Wednesday, January 18, 2012

HRT breast cancer alert that led to thousands of women abandoning treatment was 'based on bad research'

I have been pointing this out for years

British research which linked HRT to breast cancer and led to hundreds of thousands of women abandoning the treatment was ‘unreliable and defective’, says a damning review.

It is almost ten years since the study – the largest of its kind – contributed to a worldwide scare about the safety of Hormone Replacement Therapy. It was one of three major pieces of research which undermined the confidence of women and doctors in the therapy.

As a result GPs were advised to prescribe it on a short-term basis only to combat menopausal symptoms such as hot flushes and night sweats. They were also told not to use it as a treatment for the bone thinning disease osteoporosis – which can lead to deadly fractures. An estimated one million women gave up HRT in Britain, halving the number using it.

Scientists at Cancer Research UK’s Epidemiology Unit at Oxford, who carried out the MWS, said HRT doubled the risk of breast cancer and blamed it for an extra 20,000 British cases over the decade.

However, the new review led by Professor Samuel Shapiro, a leading epidemiologist at Cape Town Medical School, South Africa, says the size of the study was irrelevant because the design was flawed and this skewed its findings. Professor Shapiro claims the study failed on a number of criteria accepted in good quality research.

For example, cancers detected within a few months of the study’s start would have already been present when women were enrolled, but these were not excluded and this skewed the findings.

Women in the study were contacted through breast screening – but this in itself would have increased the number already aware of lumps or pre-cancerous changes and led to a bias in higher numbers of cancers being detected.

A key criticism is the ‘biological implausibility’ of HRT promoting new cancers – and of this effect being ‘switched off’ within months of a woman stopping using it.

The researchers also said the name Million Women Study implies an authority beyond criticism or refutation. ‘Size alone does not guarantee that the findings are reliable,’ said the review. ‘HRT may or may not increase the risk of breast cancer, but the MWS does not establish that it does.’

The review, published in the Journal of Family Planning and Reproductive Health Care, is the final in a series looking at research linking HRT to breast cancer, which found flaws in two other major studies.

Review co-author Dr John Stevenson, consultant metabolic physician at Imperial College, London, and Royal Brompton Hospital London, said: ‘So much damage has been done by frightening women off HRT, in terms of reducing their quality of life, preventing bone loss and fractures and improving the risk of cardiovascular disease.

‘HRT is one of the cheapest treatments in medicine and we have yet to count the cost to the NHS because of women not having HRT.’

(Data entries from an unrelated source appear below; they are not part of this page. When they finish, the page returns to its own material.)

[src/ibc_ram.sv]
module ibc_ram #(
  parameter int WIDTH = 16,
  parameter int DEPTH = 256
) (
  input  logic                     clk,
  input  logic                     we,
  input  logic [$clog2(DEPTH)-1:0] waddr,
  input  logic [WIDTH-1:0]         wdata,
  input  logic [$clog2(DEPTH)-1:0] raddr,
  output logic [WIDTH-1:0]         rdata
);

  logic [WIDTH-1:0] mem [DEPTH];

  always_ff @(posedge clk) begin
    if (we) begin
      mem[waddr] <= wdata;
    end
    rdata <= mem[raddr];
  end

endmodule

[config.mk]
export PLATFORM = sky130hd
export DESIGN_NAME = ibc_ram
export DESIGN_NICKNAME = d
export VERILOG_FILES = /design/src/ibc_ram.sv
export SDC_FILE = /design/constraint.sdc
export NUM_CORES = 2
export LEC_CHECK = 0
export BUFFER_PORTS_ARGS = -buffer_cell sky130_fd_sc_hd__buf_4
export CELL_PAD_IN_SITES_DETAIL_PLACEMENT = 0
export CELL_PAD_IN_SITES_GLOBAL_PLACEMENT = 1
export CORE_AREA = 2 2 618 620
export DETAILED_ROUTE_END_ITERATION = 8
export DIE_AREA = 0 0 620 622
export GPL_TIMING_DRIVEN = 0
export PLACE_DENSITY_LB_ADDON = 0.1
export SYNTH_ARGS = -nofsm -noshare
export SYNTH_HDL_FRONTEND = slang
export SYNTH_SLANG_ARGS = --single-unit
[constraint.sdc]
create_clock -name clk -period 3.5 [get_ports clk]
set_clock_uncertainty 0.2 [all_clocks]
set_input_delay 0.525 -clock clk [delete_from_list [all_inputs] [get_ports clk]]
set_output_delay 0.525 -clock clk [all_outputs]
set_load 0.05 [all_outputs]
==> impl_metrics.tcl <==
set metrics [dict create \
    r2r_end "rdata[11]" \
    fin_nets 8195 \
    synthTopCellsByArea "edfxtp_1 77%, mux4_2 11%, mux2i_1 3.6%, o221ai_1 1.4%, nor2_1 0.72%" \
    io_buffers 39 \
    rsz0062_at_grt "yes" \
    cell_internal_pwr_uw 82200 \
    synth-simple-area-share_pct 1.57 \
    p_seq_share_pct 51.1 \
    root_buffer "clkbuf_16" \
    power_uw 106000 \
    timing.fmax_mhz 272 \
    slew_violations 0 \
    synth_top_cell_area_share_pct 77.5 \
    critPathArrivalTime_ns 4.33 \
    dp_slack_ns -3.90 \
    violations "negative setup slack" \
    leakagePower_uw 0.0593 \
    fin_ws_ns -0.174 \
    r2r_slack_ns 0.39 \
    min_path_cells 2 \
    cp-start-kind "primary input" \
    cts_tree "done" \
    reg2reg_depth 6 \
    synthMuxAreaShare_pct 15.5 \
    htreeDepth 5 \
    die-height_um 622 \
    timing.final.crit_period_ns 3.67 \
    syn_nets 7394 \
    grt.total_usage_pct 27.7 \
    vias 83200 \
    cts.path.max_buffers 4 \
    yosys_warnings 0 \
    status "finished, violations left" \
    routed_wl_mm 540 \
    reg2reg_from "mem[130][11]" \
    cp.required_ns 4.16 \
    nFillCells 30700 \
    syn_area_per_cell_um2 21.6 \
    syn_to_final_growth_pct 18.0 \
    grt_pass1_wl_mm 718 \
    switching_share_pct 22.7 \
    synth_area_um2 159000 \
    cts_num_sinks 4112 \
    clk_latency_ns 1.03 \
    combPwrFrac_pct 6.2 \
    cp_max_fo 10 \
    synth_top_cell_by_area "edfxtp_1" \
    async_reset_ff_share_pct 0 \
    slew_headroom_pct 20.3 \
    switchingPower_uw 24200 \
    syn_inst 7360 \
    multi_input_area_um2 34800 \
    wl_per_cell_um 39.8 \
    ys_seq_elements 4112 \
    p_clk_share_pct 42.7 \
    antenna_left 0 \
    clkTransAtPathRegs_ns 0.06 \
    synth_edf_count 4096 \
    grt_max_degree 141 \
    hold_start "wdata[4]" \
    numCtsBuffers 439 \
    finish.instance_area_um2 187000 \
    synth-xor-area-share_pct 0 \
    dpl_cell_area_um2 171000 \
    synth_cell_types 52 \
    ff_latch_area_um2 123000 \
    io-pin-count 50 \
    dieArea_um2 386000 \
    tightestPinTransition_ns 1.18 \
    hold_viol 0 \
    drt-initial-drc-count 12500 \
    cap_violations 0 \
    layout-drive-gt1-share_pct 30.4 \
    synthAdderAreaFrac_pct 0 \
    synth_ff_type "edfxtp_1" \
    ir_worst_vdd_v 0.000436 \
    min_to "mem[110][4]" \
    dr.pass1.iters 8 \
    worstSetupPathType "primary input to flip-flop" \
    antenna_found_initial 54 \
    initial_core_util_pct 41.9 \
    overflow 0 \
    viasPerCell 6.14 \
    hold_ws_ns 0.114 \
    powerDensity_nw_per_um2 568 \
    core_um2 378000 \
    synth_seq_area_share_pct 77.7 \
    dp_hpwl_mm 377 \
    rows 226 \
    grt_pass1_vias 81100 \
    drc 0 \
    synth_top_family_by_area "multiplexers" \
    setup_viol 14 \
    post-route-period-util_pct 105 \
    finalWeightedCongestion 0.941 \
    hold_class "primary input to flip-flop" \
    synth_compound_area_share_pct 3.54 \
    die_w_um 620 \
    cp-end-kind "flip-flop" \
]
[timing repair]
| action | 4_1_cts | 5_1_grt |
|---|---|---|
| hold buffers | 16 | 0 |
| endpoints found under the setup margin | 24 | 15 |
| pin swaps | 14 | 11 |
| resized for setup | 384 | 36 |
| hold endpoints to repair | 957 | 0 |
| buffers inserted | 4 | 0 |
[how the worst max path moves through the flow]
stage / from / cells after the start / slack (ns) / endpoint
6_report: raddr[4] / 8 / -0.17 / rdata[3]
5_1_grt: raddr[0] / 12 / 0.02 / rdata[3]
4_1_cts: raddr[1] / 9 / -0.003 / rdata[15]
3_5_place_dp: raddr[2] / 9 / -3.90 / rdata[15]
3_3_place_gp: raddr[2] / 9 / -4.48 / rdata[1]
2_1_floorplan: waddr[3] / 6 / 0.61 / mem[235][0]
[registers in the layout (all words and copies together) (netlist names)]
signal and cells:
rdata 16, mem 4096
[power by group through the flow]
| stage | Combinational [uW] | Sequential (uW) | Clock (uW) |
|---|---|---|---|
| after floorplan | 2680 | 55500 | 0 |
| after global placement | 6030 | 55500 | 0 |
| after detailed placement | 6320 | 55400 | 0 |
| after CTS | 6610 | 54300 | 46000 |
| after global routing | 6800 | 54300 | 47800 |
| final | 6640 | 54300 | 45500 |
[worst max-delay path: stages]
cell,delay [ns]
clkbuf_2,0.42
clkbuf_2,0.64
clkdlybuf4s15_1,1.00
o221ai_1,0.64
a21oi_1,0.33
nor3_2,0.12
nor3_4,0.47
nor4_4,0.10
[synthesized netlist by cell type (4+ instances only)]
library cell	n
buf_4	26
a2111oi_0	6
buf_8	11
nand3_1	35
o21ai_0	37
o31ai_1	16
buf_2	76
a22oi_1	43
o22ai_1	148
or2_2	4
mux2_2	88
buf_1	27
nor4_1	17
mux4_2	797
a21oi_1	175
nand2_1	38
a22o_1	32
buf_12	5
buf_6	77
nand4_1	26
mux2i_1	565
a221oi_1	28
o32ai_1	20
o221ai_1	252
a31oi_1	6
clkbuf_1	230
dfxtp_1	16
nor3_1	92
nor2_1	304
edfxtp_1	4096
nor2b_1	9
and3_1	11
a211oi_1	18
[stage by stage]
stage | utilization (%) | instances | setup TNS, ns
final | 49.5 | 13600 | -1.44
after global routing | 49.5 | 13500 | 0
after CTS | 49.5 | 13500 | -0.00261
after detailed placement | 45.3 | 12700 | -698.55
after global placement | 43.7 | 12400 | -7155.88
after floorplan | - | 7360 | 0
[placed cells by master, fill, tap and decap left out, types with 16 or more instances in the layout]
master and instances:
buf_6 85, dfxtp_1 16, a22oi_1 34, a21oi_1 171
nor3_4 24, nor4_4 16, nand4_1 26, nor2_1 47
a22o_1 32, mux2i_1 565, buf_8 248, nor3_1 42
diode_2 21, mux2_2 88, a211oi_1 18, o221ai_1 227
clkbuf_16 448, edfxtp_1 4096, nor3_2 26, clkbuf_1 206
clkbuf_4 31, clkbuf_2 89, dlygate4sd3_1 16, mux4_2 797
o221ai_2 21, bufinv_16 34, o21ai_0 27, buf_12 17
buf_4 76, buf_16 62, nor2_2 256, clkinv_1 106
clkinv_2 89, o22ai_1 143, nand3_1 25, nand2_1 38
buf_2 62
[cell families after synthesis]
logic type | after synthesis
muxes | 1450
buffers and inverters | 456
DFF | 4112
and+or+nand+nor | 556
AOI/OAI and AO/OA | 786
[metal layers]
layer | vias to the layer above | global-route usage [%] | share of wire (%)
met1 | 45400 | 39.7 | 42
li1 | 33000 | - | -
met5 | - | 0 | 0.019
met3 | 684 | 6.89 | 9.6
met2 | 4068 | 42.0 | 45
met4 | 14 | 8.44 | 3.4
[final cells by class]
type                       count  share of cell area [%]
timing repair buffer         362                    3.16
multi-input combinational   2792                    18.6
inverter                       4                  0.0114
clock inverter               260                    1.22
buffer                       450                    1.63
antenna                       21                  0.0281
sequential                  4112                    65.8
clock buffer                 547                    6.19
tap                         5016                    3.35
Power figures use the tool's default switching activity.
===== config.mk =====
export PLATFORM = sky130hd
export DESIGN_NAME = ibc_divsqrt
export DESIGN_NICKNAME = d
export VERILOG_FILES = /design/src/ibc_pkg.sv /design/src/ibc_divsqrt.sv
export SDC_FILE = /design/constraint.sdc
export NUM_CORES = 1
export LEC_CHECK = 0
export ABC_AREA = 1
export BUFFER_PORTS_ARGS = -buffer_cell sky130_fd_sc_hd__buf_2
export CORE_MARGIN = 4
export CORE_UTILIZATION = 55
export DETAILED_ROUTE_END_ITERATION = 10
export HOLD_SLACK_MARGIN = 0.15
export PLACE_DENSITY = 0.75
export SYNTH_ARGS = -nofsm -noshare
export SYNTH_HDL_FRONTEND = slang
export SYNTH_SLANG_ARGS = --single-unit

===== constraint.sdc =====
create_clock -name clk -period 14.45 [get_ports clk]
set_clock_uncertainty 0.1 [all_clocks]
set_input_delay 2.1675 -clock clk [delete_from_list [all_inputs] [get_ports clk]]
set_output_delay 2.1675 -clock clk [all_outputs]
set_load 0.05 [all_outputs]

===== src/ibc_pkg.sv =====
package ibc_pkg;

  localparam int RING_DEPTH_DEF = 256;
  localparam int DEBOUNCE_DEF   = 128;

  localparam int NORM_W = 18;
  localparam logic [NORM_W-1:0] NORM_MAX = '1;
  localparam int DB_W     = 8;
  localparam int C_W      = NORM_W + 4;   // unsaturated corrected accel
  localparam int H_W      = 17;           // corrected gyro
  localparam int SA_W     = 2 * C_W + 1;  // sum of three accel squares
  localparam int G_W      = 2 * H_W + 2;  // sum of three gyro squares
  localparam int SQ_IN_W  = 32;           // raw accel magnitude squared
  localparam int SQ_STEPS = SQ_IN_W / 2;
  localparam int M_W      = SQ_IN_W / 2;

  // 10000*S > (97*4096)^2 and 10000*S < (103*4096)^2, moved onto S.
  localparam logic [63:0] SA_LO = (64'd397312 * 64'd397312) / 64'd10000;
  localparam logic [63:0] SA_HI = (64'd421888 * 64'd421888 - 64'd1) / 64'd10000 + 64'd1;
  localparam logic [63:0] GYRO_LIM = 64'd25600;
  localparam logic [63:0] NORM_ONE = 64'd16777216;

  typedef struct packed {
    logic start;
    logic sqrt_mode;
  } ibc_cmd_t;

  typedef struct packed {
    logic busy;
    logic done;
  } ibc_stat_t;

endpackage


===== src/ibc_divsqrt.sv =====
module ibc_divsqrt #(
  parameter int DW = 43
) (
  input  logic              clk,
  input  logic              rst,
  input  ibc_pkg::ibc_cmd_t cmd,
  input  logic [DW-1:0]     num,
  input  logic [DW-1:0]     den,
  output ibc_pkg::ibc_stat_t stat,
  output logic [DW-1:0]     result
);
  import ibc_pkg::*;

  localparam int CW = $clog2(DW + 1);

  logic [DW:0]   rem, rem_sh, trial, diff;
  logic [DW-1:0] shreg, quo, dreg;
  logic [CW-1:0] cnt;
  logic          mode, busy, done, ge;

  // Restoring divide takes one quotient bit a cycle; square root one root bit.
  always_comb begin
    if (mode) begin
      rem_sh = {rem[DW-2:0], shreg[DW-1 -: 2]};
      trial  = {quo[DW-2:0], 2'b01};
    end else begin
      rem_sh = {rem[DW-1:0], shreg[DW-1]};
      trial  = {1'b0, dreg};
    end
    ge   = rem_sh >= trial;
    diff = rem_sh - trial;
  end

  always_ff @(posedge clk) begin
    if (rst) begin
      busy <= 1'b0;
      done <= 1'b0;
    end else begin
      done <= 1'b0;
      if (cmd.start) begin
        busy <= 1'b1;
        mode <= cmd.sqrt_mode;
        rem  <= '0;
        quo  <= '0;
        dreg <= den;
        if (cmd.sqrt_mode) begin
          shreg <= {num[SQ_IN_W-1:0], {(DW - SQ_IN_W){1'b0}}};
          cnt   <= CW'(SQ_STEPS);
        end else begin
          shreg <= num;
          cnt   <= CW'(DW);
        end
      end else if (busy) begin
        rem <= ge ? diff : rem_sh;
        quo <= {quo[DW-2:0], ge};
        if (mode) begin
          shreg <= shreg << 2;
        end else begin
          shreg <= shreg << 1;
        end
        cnt <= cnt - 1'b1;
        if (cnt == CW'(1)) begin
          busy <= 1'b0;
          done <= 1'b1;
        end
      end
    end
  end

  assign stat.busy = busy;
  assign stat.done = done;
  assign result    = quo;

endmodule
$ cat src/sv/ps2_command_queue_link_assert.svh
// Assertion macros for the keyboard command queue link
`ifndef PS2_COMMAND_QUEUE_LINK_ASSERT_SVH
`define PS2_COMMAND_QUEUE_LINK_ASSERT_SVH
`ifndef NO_ASSERTIONS
`define PS2Q_ASSERT_ALWAYS(label, clk, rst_n, cond) \
    label: assert property (@(posedge clk) disable iff (!rst_n) (cond)) \
        else $error("ps2q invariant failed");
`define PS2Q_ASSERT_NEXT(label, clk, rst_n, ante, cons) \
    label: assert property (@(posedge clk) disable iff (!rst_n) (ante) |=> (cons)) \
        else $error("ps2q next-cycle check failed");
`else
`define PS2Q_ASSERT_ALWAYS(label, clk, rst_n, cond)
`define PS2Q_ASSERT_NEXT(label, clk, rst_n, ante, cons)
`endif
`endif

$ cat src/sv/ps2q_pkg.sv
// Types, constants and helpers for the keyboard command queue link
package ps2q_pkg;

    localparam int QUEUE_DEPTH = 8;
    localparam int PTR_W       = $clog2(QUEUE_DEPTH);
    localparam int CNT_W       = $clog2(QUEUE_DEPTH + 1);

    localparam logic       OP_ENQUEUE = 1'b0;
    localparam logic       OP_RECEIVE = 1'b1;

    localparam logic [7:0] BYTE_ACK    = 8'hFA;
    localparam logic [7:0] BYTE_RESEND = 8'hFE;
    localparam logic [7:0] BYTE_RESET  = 8'hFF;
    localparam logic [7:0] BYTE_PASS   = 8'hAA;
    localparam logic [7:0] BYTE_ECHO   = 8'hEE;
    localparam logic [7:0] BYTE_FAIL0  = 8'hFC;
    localparam logic [7:0] BYTE_FAIL1  = 8'hFD;
    localparam logic [7:0] BYTE_ERR0   = 8'h00;
    localparam logic [7:0] BYTE_ERR1   = 8'hFF;

    localparam logic [3:0] MAX_RESENDS_RST = 4'd3;

    typedef enum logic [1:0] {
        LINK_IDLE      = 2'd0,
        LINK_WAIT_ACK  = 2'd1,
        LINK_WAIT_RESP = 2'd2
    } t_link;

    typedef enum logic [3:0] {
        EV_NONE    = 4'd0,
        EV_ACKED   = 4'd1,
        EV_DROPPED = 4'd2,
        EV_PASS    = 4'd3,
        EV_ECHO    = 4'd4,
        EV_FAIL    = 4'd5,
        EV_ERROR   = 4'd6,
        EV_OTHER   = 4'd7,
        EV_SCAN    = 4'd8,
        EV_FULL    = 4'd9
    } t_event;

    function automatic t_event classify(input logic [7:0] b);
        t_event ev;
        case (b)
            BYTE_PASS:              ev = EV_PASS;
            BYTE_ECHO:              ev = EV_ECHO;
            BYTE_FAIL0, BYTE_FAIL1: ev = EV_FAIL;
            BYTE_ERR0, BYTE_ERR1:   ev = EV_ERROR;
            default:                ev = EV_OTHER;
        endcase
        return ev;
    endfunction

    function automatic logic [PTR_W-1:0] ptr_inc(input logic [PTR_W-1:0] p);
        logic [PTR_W-1:0] r;
        if (p == PTR_W'(QUEUE_DEPTH - 1)) begin
            r = '0;
        end else begin
            r = p + PTR_W'(1);
        end
        return r;
    endfunction

endpackage

$ cat src/sv/ps2_command_queue_link.sv
// Top level: host-side keyboard command queue and reply handling
// Commands wait in a small queue; the head byte goes out whenever the link is
// idle, then the block waits for an ack (0xFA) or resend (0xFE); after an acked
// reset (0xFF) the next byte is reported as the self-test outcome, and bytes
// arriving while idle come out as scan bytes. Every input beat yields exactly
// one result beat. One beat per cycle is sustained unless i_ready stalls; a beat
// crosses an input register, a queue/link update pass and a result register.
// The head command byte is held in a register and the entry behind it is
// prefetched from the queue memory every cycle, so a pop never waits on a read.
// Users must write max_resends via its own channel only while idle (not enforced).
`include "ps2_command_queue_link_assert.svh"

module ps2_command_queue_link (
    input  logic       i_clk,
    input  logic       i_rst_n,
    input  logic       i_valid,
    output logic       o_ready,
    input  logic       i_opcode,
    input  logic [7:0] i_data_byte,
    output logic       o_valid,
    input  logic       i_ready,
    output logic       o_send_valid,
    output logic [7:0] o_send_byte,
    output logic [3:0] o_event_res,
    output logic [7:0] o_forwarded_byte,
    input  logic       i_cfg_valid,
    output logic       o_cfg_ready,
    input  logic [3:0] i_cfg_max_resends
);

    localparam int PW = ps2q_pkg::PTR_W;
    localparam int CW = ps2q_pkg::CNT_W;

    // config
    logic [3:0] r_max_resends;

    // input stage
    logic       r_in_valid;
    logic       r_in_op;
    logic [7:0] r_in_byte;

    // link/queue state
    ps2q_pkg::t_link r_link, n_link;
    logic [3:0]      r_resend, n_resend;
    logic [CW-1:0]   r_count, n_count;
    logic [PW-1:0]   r_head, n_head;
    logic [7:0]      r_head_byte, n_head_byte;
    logic [7:0]      r_second;
    logic [7:0]      r_mem [ps2q_pkg::QUEUE_DEPTH];

    // result stage
    logic                r_out_valid;
    logic                r_out_send;
    logic [7:0]          r_out_send_byte;
    ps2q_pkg::t_event    r_out_event;
    logic [7:0]          r_out_fwd;

    logic                fire;
    logic                wr_en;
    logic [PW-1:0]       wr_addr;
    logic [PW-1:0]       rd_addr;
    logic [CW:0]         wr_sum;
    logic                pop;
    ps2q_pkg::t_link     link_mid;
    logic [CW-1:0]       count_mid;
    logic                send;
    logic [7:0]          send_byte;
    ps2q_pkg::t_event    ev;
    logic [7:0]          fwd;

    assign fire    = r_in_valid && (!r_out_valid || i_ready);
    assign o_ready = !r_in_valid || fire;
    assign o_cfg_ready = 1'b1;

    // tail address = head + count, wrapped
    always_comb begin
        wr_sum = (CW+1)'(r_head) + (CW+1)'(r_count);
        if (wr_sum >= (CW+1)'(ps2q_pkg::QUEUE_DEPTH)) begin
            wr_sum = wr_sum - (CW+1)'(ps2q_pkg::QUEUE_DEPTH);
        end
        wr_addr = wr_sum[PW-1:0];
    end

    // one pass of the link protocol
    always_comb begin
        link_mid    = r_link;
        n_resend    = r_resend;
        count_mid   = r_count;
        n_head      = r_head;
        n_head_byte = r_head_byte;
        ev          = ps2q_pkg::EV_NONE;
        fwd         = 8'd0;
        pop         = 1'b0;
        wr_en       = 1'b0;
        if (r_in_op == ps2q_pkg::OP_ENQUEUE) begin
            if (r_count == CW'(ps2q_pkg::QUEUE_DEPTH)) begin
                ev = ps2q_pkg::EV_FULL;
            end else begin
                wr_en     = fire;
                count_mid = r_count + CW'(1);
                if (r_count == '0) begin
                    n_head_byte = r_in_byte;
                end
            end
        end else begin
            case (r_link)
                ps2q_pkg::LINK_WAIT_ACK: begin
                    if (r_in_byte == ps2q_pkg::BYTE_ACK) begin
                        pop      = 1'b1;
                        n_resend = 4'd0;
                        ev       = ps2q_pkg::EV_ACKED;
                        if (r_count != '0 && r_head_byte == ps2q_pkg::BYTE_RESET) begin
                            link_mid = ps2q_pkg::LINK_WAIT_RESP;
                        end else begin
                            link_mid = ps2q_pkg::LINK_IDLE;
                        end
                    end else if (r_in_byte == ps2q_pkg::BYTE_RESEND) begin
                        if (r_resend >= r_max_resends) begin
                            pop      = 1'b1;
                            n_resend = 4'd0;
                            ev       = ps2q_pkg::EV_DROPPED;
                        end else begin
                            n_resend = r_resend + 4'd1;
                        end
                        link_mid = ps2q_pkg::LINK_IDLE;
                    end else begin
                        ev = ps2q_pkg::EV_OTHER;
                    end
                end
                ps2q_pkg::LINK_WAIT_RESP: begin
                    ev       = ps2q_pkg::classify(r_in_byte);
                    link_mid = ps2q_pkg::LINK_IDLE;
                end
                default: begin
                    // idle, and the unused code, forward as scan data
                    link_mid = ps2q_pkg::LINK_IDLE;
                    ev       = ps2q_pkg::EV_SCAN;
                    fwd      = r_in_byte;
                end
            endcase
        end
        if (pop && r_count != '0) begin
            n_head      = ps2q_pkg::ptr_inc(r_head);
            count_mid   = r_count - CW'(1);
            n_head_byte = r_second;
        end
        n_count = count_mid;
        // idle link with a queued command sends the head right away
        send      = (link_mid == ps2q_pkg::LINK_IDLE) && (count_mid != '0);
        send_byte = send ? n_head_byte : 8'd0;
        n_link    = send ? ps2q_pkg::LINK_WAIT_ACK : link_mid;
    end

    assign rd_addr = ps2q_pkg::ptr_inc(fire ? n_head : r_head);

    always_ff @(posedge i_clk) begin
        if (!i_rst_n) begin
            r_max_resends <= ps2q_pkg::MAX_RESENDS_RST;
            r_in_valid    <= 1'b0;
            r_out_valid   <= 1'b0;
            r_link        <= ps2q_pkg::LINK_IDLE;
            r_resend      <= 4'd0;
            r_count       <= '0;
            r_head        <= '0;
        end else begin
            if (i_cfg_valid) begin
                r_max_resends <= i_cfg_max_resends;
            end
            if (o_ready) begin
                r_in_valid <= i_valid;
            end
            if (fire) begin
                r_out_valid <= 1'b1;
                r_link      <= n_link;
                r_resend    <= n_resend;
                r_count     <= n_count;
                r_head      <= n_head;
            end else if (i_ready) begin
                r_out_valid <= 1'b0;
            end
        end
    end

    always_ff @(posedge i_clk) begin
        if (o_ready && i_valid) begin
            r_in_op   <= i_opcode;
            r_in_byte <= i_data_byte;
        end
        if (fire) begin
            r_head_byte     <= n_head_byte;
            r_out_send      <= send;
            r_out_send_byte <= send_byte;
            r_out_event     <= ev;
            r_out_fwd       <= fwd;
        end
    end

    // queue memory: one write port, one registered read of the entry behind head
    always_ff @(posedge i_clk) begin
        if (wr_en) begin
            r_mem[wr_addr] <= r_in_byte;
        end
    end

    always_ff @(posedge i_clk) begin
        if (wr_en && wr_addr == rd_addr) begin
            r_second <= r_in_byte;
        end else begin
            r_second <= r_mem[rd_addr];
        end
    end

    assign o_valid          = r_out_valid;
    assign o_send_valid     = r_out_send;
    assign o_send_byte      = r_out_send_byte;
    assign o_event_res      = r_out_event;
    assign o_forwarded_byte = r_out_fwd;

    `PS2Q_ASSERT_ALWAYS(a_count_bound, i_clk, i_rst_n, r_count <= CW'(ps2q_pkg::QUEUE_DEPTH))
    `PS2Q_ASSERT_NEXT(a_send_waits_ack, i_clk, i_rst_n, fire && send, r_link == ps2q_pkg::LINK_WAIT_ACK && r_count != '0)
    `PS2Q_ASSERT_NEXT(a_first_enq_head, i_clk, i_rst_n, fire && r_in_op == ps2q_pkg::OP_ENQUEUE && r_count == '0, r_head_byte == $past(r_in_byte))

endmodule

Professor Dame Valerie Beral, who led the Million Women Study, said the review authors were influenced by work as consultants to HRT manufacturers, and that 20 other studies had come to the same conclusion as MWS. [An "ad hominem" attack is about as weak a rejoinder as you get]

SOURCE





Sweet, sour, salt, savoury, bitter AND fat: Scientists discover that tongue has 'sixth sense' for lipids

If you cannot resist a stodgy cake or chips, it may not be simply down to lack of willpower.

Some of us have a sixth sense of taste – for fat – and those of us who lack it could be more susceptible to piling on the pounds.

For years it was thought that the tongue could detect just four elements of taste – sweet, sour, salt and bitter. Then a fifth ‘savoury’ one was discovered.

Now scientists believe a genetic variant can make some people far more sensitive to fat molecules than others.

Until now, it had been assumed that the desire to eat fatty foods was to do with the sensory system, with some people attracted to its smell and texture.

But the Washington University School of Medicine researchers found that obese people’s cravings for fatty food may be related to their levels of a receptor called CD36.

Those with more of it are better at detecting the presence of fatty food, and seemingly less likely to gorge on it. Twenty-one overweight people were asked to taste solutions from three cups and point to which was different. One contained small amounts of a fatty oil, while the other two were fat-free.

Participants who made the most CD36 were eight times more sensitive to the presence of the fat than those who made around half the amount.

Researcher Professor Nada Abumrad said the finding could help treat obesity by finding a way to increase sensitivity to it.

‘What we will need to determine in the future is whether our ability to detect fat in foods influences our fat intake, which clearly would have an impact on obesity,’ she said.

As people eat more fat, it is possible they need more and more to satisfy their cravings, the researchers told the Journal of Lipid Research.

Previous tests of the CD36 receptor in animals have shown levels of it are not just genetic, but that eating more fat leads to less production of it.